这些被称为 summary_evaluators。
基础示例
在这里,我们将计算F1分数,它是精确率和召回率的结合。
这种指标只能在我们实验中的所有示例上进行计算,因此我们的评估器会接收一个输出列表和一个参考输出列表。
- Python
- TypeScript
def f1_score_summary_evaluator(outputs: list[dict], reference_outputs: list[dict]) -> dict:
true_positives = 0
false_positives = 0
false_negatives = 0
for output_dict, reference_output_dict in zip(outputs, reference_outputs):
output = output_dict["class"]
reference_output = reference_output_dict["class"]
if output == "Toxic" and reference_output == "Toxic":
true_positives += 1
elif output == "Toxic" and reference_output == "Not toxic":
false_positives += 1
elif output == "Not toxic" and reference_output == "Toxic":
false_negatives += 1
if true_positives == 0:
return {"key": "f1_score", "score": 0.0}
precision = true_positives / (true_positives + false_positives)
recall = true_positives / (true_positives + false_negatives)

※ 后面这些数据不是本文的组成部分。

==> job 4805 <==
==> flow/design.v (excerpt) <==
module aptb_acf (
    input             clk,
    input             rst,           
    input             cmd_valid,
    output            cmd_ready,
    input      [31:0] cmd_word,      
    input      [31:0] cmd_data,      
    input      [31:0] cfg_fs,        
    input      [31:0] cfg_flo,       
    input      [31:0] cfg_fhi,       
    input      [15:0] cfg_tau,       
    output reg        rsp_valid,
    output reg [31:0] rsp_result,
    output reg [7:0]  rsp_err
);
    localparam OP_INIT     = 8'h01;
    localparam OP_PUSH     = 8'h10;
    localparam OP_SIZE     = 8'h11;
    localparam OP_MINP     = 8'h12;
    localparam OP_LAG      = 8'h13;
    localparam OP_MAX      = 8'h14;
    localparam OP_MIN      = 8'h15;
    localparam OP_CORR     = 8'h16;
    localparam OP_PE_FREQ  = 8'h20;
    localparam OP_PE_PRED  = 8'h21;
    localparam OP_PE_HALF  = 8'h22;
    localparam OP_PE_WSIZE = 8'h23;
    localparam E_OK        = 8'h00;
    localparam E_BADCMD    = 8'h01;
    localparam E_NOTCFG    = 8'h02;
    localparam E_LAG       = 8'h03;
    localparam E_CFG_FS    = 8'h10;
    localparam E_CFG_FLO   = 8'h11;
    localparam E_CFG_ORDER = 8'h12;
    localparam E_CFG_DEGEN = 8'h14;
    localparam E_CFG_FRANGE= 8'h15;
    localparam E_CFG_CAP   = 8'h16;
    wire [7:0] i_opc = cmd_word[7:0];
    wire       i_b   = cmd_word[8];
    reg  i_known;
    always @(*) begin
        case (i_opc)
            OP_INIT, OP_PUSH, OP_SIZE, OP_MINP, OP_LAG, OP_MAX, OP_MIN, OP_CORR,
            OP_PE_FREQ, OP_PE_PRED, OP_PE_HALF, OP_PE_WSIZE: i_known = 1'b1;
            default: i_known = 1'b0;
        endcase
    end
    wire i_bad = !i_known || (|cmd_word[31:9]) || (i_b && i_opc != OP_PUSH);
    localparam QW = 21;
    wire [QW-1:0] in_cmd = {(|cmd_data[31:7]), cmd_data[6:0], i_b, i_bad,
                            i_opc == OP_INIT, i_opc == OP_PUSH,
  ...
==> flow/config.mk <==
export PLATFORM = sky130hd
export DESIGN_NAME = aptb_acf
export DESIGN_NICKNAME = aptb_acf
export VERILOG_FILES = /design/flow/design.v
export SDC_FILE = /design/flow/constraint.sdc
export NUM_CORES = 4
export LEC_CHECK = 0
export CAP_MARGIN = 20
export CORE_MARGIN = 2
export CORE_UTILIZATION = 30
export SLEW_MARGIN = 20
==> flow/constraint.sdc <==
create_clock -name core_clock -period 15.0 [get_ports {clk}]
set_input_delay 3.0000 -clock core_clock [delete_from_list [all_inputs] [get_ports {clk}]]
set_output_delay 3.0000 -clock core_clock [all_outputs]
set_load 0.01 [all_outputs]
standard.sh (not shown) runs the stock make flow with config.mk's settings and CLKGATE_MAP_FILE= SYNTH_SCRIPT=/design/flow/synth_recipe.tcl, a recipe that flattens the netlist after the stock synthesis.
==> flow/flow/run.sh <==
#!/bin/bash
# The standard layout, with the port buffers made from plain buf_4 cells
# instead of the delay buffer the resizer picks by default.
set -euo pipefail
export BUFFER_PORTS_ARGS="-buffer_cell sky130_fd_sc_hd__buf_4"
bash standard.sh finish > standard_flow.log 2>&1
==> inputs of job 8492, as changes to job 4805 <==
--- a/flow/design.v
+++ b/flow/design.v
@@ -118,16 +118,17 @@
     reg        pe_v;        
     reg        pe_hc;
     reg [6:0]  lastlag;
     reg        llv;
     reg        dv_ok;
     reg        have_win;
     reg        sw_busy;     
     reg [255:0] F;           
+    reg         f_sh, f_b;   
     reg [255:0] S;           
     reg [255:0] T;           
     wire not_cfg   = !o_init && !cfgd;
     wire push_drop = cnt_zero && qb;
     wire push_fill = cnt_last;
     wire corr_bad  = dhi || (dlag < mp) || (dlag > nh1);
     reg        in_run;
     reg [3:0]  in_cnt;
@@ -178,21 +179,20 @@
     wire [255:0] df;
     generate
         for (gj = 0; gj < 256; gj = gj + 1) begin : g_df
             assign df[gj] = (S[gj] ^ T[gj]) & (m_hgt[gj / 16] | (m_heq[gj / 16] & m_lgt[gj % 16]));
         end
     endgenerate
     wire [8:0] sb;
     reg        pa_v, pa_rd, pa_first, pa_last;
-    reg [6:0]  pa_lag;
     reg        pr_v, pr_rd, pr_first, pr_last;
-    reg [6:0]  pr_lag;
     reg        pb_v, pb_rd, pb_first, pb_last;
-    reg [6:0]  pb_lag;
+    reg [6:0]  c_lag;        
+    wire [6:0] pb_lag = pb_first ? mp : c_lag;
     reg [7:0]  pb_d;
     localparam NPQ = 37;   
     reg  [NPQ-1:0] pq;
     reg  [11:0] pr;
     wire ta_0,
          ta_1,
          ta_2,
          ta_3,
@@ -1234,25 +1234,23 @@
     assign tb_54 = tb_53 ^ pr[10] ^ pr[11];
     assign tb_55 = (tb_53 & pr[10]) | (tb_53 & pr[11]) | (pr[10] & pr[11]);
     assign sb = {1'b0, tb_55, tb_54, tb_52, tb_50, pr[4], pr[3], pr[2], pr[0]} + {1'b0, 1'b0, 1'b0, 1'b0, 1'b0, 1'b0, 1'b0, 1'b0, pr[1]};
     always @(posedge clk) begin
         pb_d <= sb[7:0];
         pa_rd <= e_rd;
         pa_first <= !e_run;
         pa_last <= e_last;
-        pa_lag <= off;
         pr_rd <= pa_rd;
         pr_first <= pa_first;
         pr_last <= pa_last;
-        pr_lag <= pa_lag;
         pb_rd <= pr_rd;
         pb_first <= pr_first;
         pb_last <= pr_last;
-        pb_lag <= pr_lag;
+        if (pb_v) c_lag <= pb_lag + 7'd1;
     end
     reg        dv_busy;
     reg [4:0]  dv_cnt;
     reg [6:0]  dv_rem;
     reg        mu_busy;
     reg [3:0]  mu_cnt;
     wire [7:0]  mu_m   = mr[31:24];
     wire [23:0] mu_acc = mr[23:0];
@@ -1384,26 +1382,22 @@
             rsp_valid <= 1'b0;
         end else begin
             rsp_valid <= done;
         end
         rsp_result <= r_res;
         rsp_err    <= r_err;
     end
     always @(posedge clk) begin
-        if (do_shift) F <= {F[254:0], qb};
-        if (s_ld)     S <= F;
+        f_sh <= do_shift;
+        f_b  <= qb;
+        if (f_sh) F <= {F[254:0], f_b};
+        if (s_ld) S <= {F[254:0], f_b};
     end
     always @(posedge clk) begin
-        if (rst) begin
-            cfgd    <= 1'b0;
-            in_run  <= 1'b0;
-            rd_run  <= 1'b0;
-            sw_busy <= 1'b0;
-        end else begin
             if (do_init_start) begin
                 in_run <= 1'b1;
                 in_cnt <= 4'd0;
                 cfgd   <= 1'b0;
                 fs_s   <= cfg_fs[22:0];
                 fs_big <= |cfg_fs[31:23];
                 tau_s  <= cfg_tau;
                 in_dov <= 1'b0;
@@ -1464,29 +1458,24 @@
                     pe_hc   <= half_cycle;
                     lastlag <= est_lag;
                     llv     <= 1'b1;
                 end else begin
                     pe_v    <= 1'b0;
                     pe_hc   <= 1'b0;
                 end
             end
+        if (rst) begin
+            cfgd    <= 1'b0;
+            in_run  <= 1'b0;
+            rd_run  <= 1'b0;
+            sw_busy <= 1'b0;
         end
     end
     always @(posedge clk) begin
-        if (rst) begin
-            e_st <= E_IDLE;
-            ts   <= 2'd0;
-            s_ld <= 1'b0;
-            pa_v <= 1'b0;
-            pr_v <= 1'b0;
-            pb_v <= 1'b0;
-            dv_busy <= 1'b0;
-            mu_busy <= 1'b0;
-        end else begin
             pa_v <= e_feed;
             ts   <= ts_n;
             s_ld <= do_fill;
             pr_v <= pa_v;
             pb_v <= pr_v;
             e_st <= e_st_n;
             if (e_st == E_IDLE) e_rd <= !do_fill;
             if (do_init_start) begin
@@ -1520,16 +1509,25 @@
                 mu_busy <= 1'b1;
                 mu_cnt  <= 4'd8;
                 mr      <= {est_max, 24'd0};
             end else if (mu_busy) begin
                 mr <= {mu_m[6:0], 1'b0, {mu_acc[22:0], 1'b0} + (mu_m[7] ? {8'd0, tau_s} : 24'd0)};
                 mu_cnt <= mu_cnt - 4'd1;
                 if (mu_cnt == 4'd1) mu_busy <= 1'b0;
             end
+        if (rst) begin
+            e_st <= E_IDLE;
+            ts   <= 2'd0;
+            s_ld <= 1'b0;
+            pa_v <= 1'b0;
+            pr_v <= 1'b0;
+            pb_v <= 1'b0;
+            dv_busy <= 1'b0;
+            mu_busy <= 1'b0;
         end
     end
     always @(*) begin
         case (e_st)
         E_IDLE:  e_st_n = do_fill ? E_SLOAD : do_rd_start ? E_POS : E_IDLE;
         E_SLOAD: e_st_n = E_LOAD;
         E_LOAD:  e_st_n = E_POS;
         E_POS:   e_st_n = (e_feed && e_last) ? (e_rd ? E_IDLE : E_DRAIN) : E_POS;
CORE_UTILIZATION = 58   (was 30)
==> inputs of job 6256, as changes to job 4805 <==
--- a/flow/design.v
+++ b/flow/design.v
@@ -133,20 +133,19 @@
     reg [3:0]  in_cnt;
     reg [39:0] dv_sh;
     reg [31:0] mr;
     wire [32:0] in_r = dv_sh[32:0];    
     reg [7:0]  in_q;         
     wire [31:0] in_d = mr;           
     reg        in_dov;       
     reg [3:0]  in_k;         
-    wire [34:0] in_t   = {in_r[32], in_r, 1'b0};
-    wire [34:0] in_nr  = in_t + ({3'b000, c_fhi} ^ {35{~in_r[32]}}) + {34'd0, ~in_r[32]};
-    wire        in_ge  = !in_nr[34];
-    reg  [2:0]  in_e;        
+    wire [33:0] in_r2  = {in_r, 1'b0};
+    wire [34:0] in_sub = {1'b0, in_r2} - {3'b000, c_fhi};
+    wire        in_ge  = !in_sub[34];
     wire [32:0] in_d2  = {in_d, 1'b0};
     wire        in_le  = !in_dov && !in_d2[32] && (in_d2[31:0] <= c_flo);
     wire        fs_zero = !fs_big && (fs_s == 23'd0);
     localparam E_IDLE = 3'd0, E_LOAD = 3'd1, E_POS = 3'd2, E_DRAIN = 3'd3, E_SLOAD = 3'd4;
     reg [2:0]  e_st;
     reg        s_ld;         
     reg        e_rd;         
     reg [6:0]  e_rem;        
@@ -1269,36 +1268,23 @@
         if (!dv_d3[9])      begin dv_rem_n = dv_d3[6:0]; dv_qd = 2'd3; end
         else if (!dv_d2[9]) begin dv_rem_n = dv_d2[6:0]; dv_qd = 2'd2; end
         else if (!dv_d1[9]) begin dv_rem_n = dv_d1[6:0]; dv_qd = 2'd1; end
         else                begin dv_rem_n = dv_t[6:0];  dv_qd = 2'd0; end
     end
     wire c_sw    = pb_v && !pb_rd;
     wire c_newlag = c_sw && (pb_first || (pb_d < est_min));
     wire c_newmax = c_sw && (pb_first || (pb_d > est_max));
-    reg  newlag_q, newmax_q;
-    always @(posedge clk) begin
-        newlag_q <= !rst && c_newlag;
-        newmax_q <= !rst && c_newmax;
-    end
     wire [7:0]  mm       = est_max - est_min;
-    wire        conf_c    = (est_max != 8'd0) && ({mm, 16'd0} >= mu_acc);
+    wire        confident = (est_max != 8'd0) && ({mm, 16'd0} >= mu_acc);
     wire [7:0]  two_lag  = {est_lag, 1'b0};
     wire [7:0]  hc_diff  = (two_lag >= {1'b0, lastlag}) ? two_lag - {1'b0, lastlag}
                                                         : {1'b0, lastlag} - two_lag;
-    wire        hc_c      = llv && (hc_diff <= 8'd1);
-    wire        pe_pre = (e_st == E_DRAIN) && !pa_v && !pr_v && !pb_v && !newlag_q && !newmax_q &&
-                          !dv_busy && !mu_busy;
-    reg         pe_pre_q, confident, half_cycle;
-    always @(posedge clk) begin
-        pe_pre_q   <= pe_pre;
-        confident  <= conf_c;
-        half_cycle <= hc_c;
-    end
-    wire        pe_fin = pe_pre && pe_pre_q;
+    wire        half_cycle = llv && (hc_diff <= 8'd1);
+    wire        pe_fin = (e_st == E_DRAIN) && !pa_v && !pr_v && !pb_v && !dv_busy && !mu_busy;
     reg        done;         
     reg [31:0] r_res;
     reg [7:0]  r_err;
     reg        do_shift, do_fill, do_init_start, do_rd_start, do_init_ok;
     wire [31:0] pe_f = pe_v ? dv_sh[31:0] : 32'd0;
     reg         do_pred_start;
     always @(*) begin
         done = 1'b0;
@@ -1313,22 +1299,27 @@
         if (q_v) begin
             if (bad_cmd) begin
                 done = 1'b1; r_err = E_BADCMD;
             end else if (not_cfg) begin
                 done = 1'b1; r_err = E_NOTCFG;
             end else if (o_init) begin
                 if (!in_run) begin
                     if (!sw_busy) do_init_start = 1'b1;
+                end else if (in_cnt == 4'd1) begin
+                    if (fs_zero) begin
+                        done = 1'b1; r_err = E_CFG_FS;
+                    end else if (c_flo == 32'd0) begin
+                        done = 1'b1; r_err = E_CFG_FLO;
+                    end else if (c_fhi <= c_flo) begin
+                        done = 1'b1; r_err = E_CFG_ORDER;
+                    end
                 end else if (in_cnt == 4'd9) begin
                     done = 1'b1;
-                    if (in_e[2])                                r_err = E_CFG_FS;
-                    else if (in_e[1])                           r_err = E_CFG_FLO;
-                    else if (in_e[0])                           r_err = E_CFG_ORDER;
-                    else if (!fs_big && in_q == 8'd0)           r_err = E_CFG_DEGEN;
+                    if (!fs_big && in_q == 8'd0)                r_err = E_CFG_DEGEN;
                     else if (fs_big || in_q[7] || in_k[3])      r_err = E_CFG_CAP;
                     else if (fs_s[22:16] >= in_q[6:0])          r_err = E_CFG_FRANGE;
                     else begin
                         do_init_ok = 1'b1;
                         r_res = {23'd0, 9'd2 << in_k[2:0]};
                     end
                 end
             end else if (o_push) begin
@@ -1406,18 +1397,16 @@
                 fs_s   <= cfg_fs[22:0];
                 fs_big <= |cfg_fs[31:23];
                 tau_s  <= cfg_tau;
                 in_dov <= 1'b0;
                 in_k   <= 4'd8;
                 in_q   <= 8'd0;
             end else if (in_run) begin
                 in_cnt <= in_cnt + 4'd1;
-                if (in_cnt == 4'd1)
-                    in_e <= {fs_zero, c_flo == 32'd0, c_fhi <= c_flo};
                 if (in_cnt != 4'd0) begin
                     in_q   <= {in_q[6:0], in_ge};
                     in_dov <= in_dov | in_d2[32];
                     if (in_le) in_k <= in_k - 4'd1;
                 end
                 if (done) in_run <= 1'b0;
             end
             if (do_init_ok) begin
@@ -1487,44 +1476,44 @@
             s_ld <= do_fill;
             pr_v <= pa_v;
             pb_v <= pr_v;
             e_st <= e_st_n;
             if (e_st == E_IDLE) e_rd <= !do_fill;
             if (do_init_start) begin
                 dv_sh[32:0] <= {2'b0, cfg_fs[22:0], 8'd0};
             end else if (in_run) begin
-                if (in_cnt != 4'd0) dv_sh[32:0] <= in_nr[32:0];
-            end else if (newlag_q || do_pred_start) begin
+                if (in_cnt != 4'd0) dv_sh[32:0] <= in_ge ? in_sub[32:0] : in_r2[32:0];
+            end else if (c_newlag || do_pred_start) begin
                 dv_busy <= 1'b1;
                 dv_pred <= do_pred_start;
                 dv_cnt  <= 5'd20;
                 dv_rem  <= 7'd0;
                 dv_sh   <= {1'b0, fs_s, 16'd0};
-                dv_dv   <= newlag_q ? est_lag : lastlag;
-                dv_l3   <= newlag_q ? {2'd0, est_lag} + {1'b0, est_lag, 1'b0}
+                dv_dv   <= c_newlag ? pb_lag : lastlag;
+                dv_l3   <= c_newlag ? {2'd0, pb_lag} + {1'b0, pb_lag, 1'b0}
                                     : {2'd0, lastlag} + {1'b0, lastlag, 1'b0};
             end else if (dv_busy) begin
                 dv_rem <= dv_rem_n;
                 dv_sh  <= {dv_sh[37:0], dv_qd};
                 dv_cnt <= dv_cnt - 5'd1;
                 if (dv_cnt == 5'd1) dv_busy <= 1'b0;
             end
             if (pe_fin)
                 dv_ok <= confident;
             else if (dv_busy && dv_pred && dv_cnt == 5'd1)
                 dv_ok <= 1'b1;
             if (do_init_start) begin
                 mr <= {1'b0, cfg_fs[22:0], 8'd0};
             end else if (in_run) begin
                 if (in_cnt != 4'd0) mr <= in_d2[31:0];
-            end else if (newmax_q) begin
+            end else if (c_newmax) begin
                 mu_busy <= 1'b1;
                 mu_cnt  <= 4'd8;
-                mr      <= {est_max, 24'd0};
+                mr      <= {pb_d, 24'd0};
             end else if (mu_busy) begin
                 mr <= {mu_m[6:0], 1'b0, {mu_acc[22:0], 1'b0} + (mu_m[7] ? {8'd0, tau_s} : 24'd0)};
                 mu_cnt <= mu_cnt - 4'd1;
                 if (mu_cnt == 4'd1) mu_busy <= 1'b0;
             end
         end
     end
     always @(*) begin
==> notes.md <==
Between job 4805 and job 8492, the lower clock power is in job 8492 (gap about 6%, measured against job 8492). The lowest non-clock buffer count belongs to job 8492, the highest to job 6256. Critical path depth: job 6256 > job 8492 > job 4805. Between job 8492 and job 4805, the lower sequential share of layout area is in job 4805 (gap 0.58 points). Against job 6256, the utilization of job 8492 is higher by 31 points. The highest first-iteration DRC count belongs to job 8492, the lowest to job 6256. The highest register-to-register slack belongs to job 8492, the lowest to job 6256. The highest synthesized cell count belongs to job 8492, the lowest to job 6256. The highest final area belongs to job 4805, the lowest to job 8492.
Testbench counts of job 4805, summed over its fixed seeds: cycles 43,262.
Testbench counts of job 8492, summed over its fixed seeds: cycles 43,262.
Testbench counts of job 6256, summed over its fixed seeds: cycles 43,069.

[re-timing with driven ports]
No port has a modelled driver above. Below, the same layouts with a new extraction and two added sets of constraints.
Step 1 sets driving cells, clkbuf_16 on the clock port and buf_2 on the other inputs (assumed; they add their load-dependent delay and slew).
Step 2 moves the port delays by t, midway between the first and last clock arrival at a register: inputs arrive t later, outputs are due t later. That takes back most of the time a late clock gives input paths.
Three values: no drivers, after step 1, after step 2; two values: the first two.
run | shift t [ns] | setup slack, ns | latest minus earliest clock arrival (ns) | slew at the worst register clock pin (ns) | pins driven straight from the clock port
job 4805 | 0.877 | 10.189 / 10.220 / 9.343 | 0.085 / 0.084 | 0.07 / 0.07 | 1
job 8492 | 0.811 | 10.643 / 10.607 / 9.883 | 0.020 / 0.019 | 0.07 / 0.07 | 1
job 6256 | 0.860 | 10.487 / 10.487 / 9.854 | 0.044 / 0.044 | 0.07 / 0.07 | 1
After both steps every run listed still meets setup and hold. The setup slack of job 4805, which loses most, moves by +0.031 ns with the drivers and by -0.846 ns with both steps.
From an optimization exercise on the open Yosys and OpenROAD flow, aimed at small area and a short achievable clock period; shortcuts taken in it are not production practice. No functional check of the RTL was part of this run.

File: design/flow/config.mk
export PLATFORM = sky130hd
export DESIGN_NAME = chk4_accum
export DESIGN_NICKNAME = chk4_accum
export VERILOG_FILES = /design/flow/design.v
export SDC_FILE = /design/flow/constraint.sdc
export NUM_CORES = 4
export LEC_CHECK = 0
export CAP_MARGIN = 20
export CORE_MARGIN = 2
export CORE_UTILIZATION = 40
export SLEW_MARGIN = 20
File: design/flow/constraint.sdc
create_clock -name core_clock -period 28.0 [get_ports {clk}]
set_input_delay 5.6000 -clock core_clock [delete_from_list [all_inputs] [get_ports {clk}]]
set_output_delay 5.6000 -clock core_clock [all_outputs]
set_load 0.01 [all_outputs]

f1_score = 2 * (precision * recall) / (precision + recall)
return {"key": "f1_score", "score": f1_score}
function f1ScoreSummaryEvaluator({ outputs, referenceOutputs }: { outputs: Record<string, any>[], referenceOutputs: Record<string, any>[] }) {
let truePositives = 0;
let falsePositives = 0;
let falseNegatives = 0;
for (let i = 0; i < outputs.length; i++) {
const output = outputs[i]["class"];
const referenceOutput = referenceOutputs[i]["class"];
if (output === "Toxic" && referenceOutput === "Toxic") {
truePositives += 1;
} else if (output === "Toxic" && referenceOutput === "Not toxic") {
falsePositives += 1;
} else if (output === "Not toxic" && referenceOutput === "Toxic") {
falseNegatives += 1;
}
}
if (truePositives === 0) {
return { key: "f1_score", score: 0.0 };
}
const precision = truePositives / (truePositives + falsePositives);
const recall = truePositives / (truePositives + falseNegatives);
const f1Score = 2 * (precision * recall) / (precision + recall);
return { key: "f1_score", score: f1Score };
}
然后,您可以将此评估器按如下方式传递给 evaluate 方法:
- Python
- TypeScript
from langsmith import Client
ls_client = Client()
dataset = ls_client.clone_public_dataset(
"https://smith.langchain.com/public/3d6831e6-1680-4c88-94df-618c8e01fc55/d"
)
def bad_classifier(inputs: dict) -> dict:
return {"class": "Not toxic"}
def correct(outputs: dict, reference_outputs: dict) -> bool:
"""Row-level correctness evaluator."""
return outputs["class"] == reference_outputs["label"]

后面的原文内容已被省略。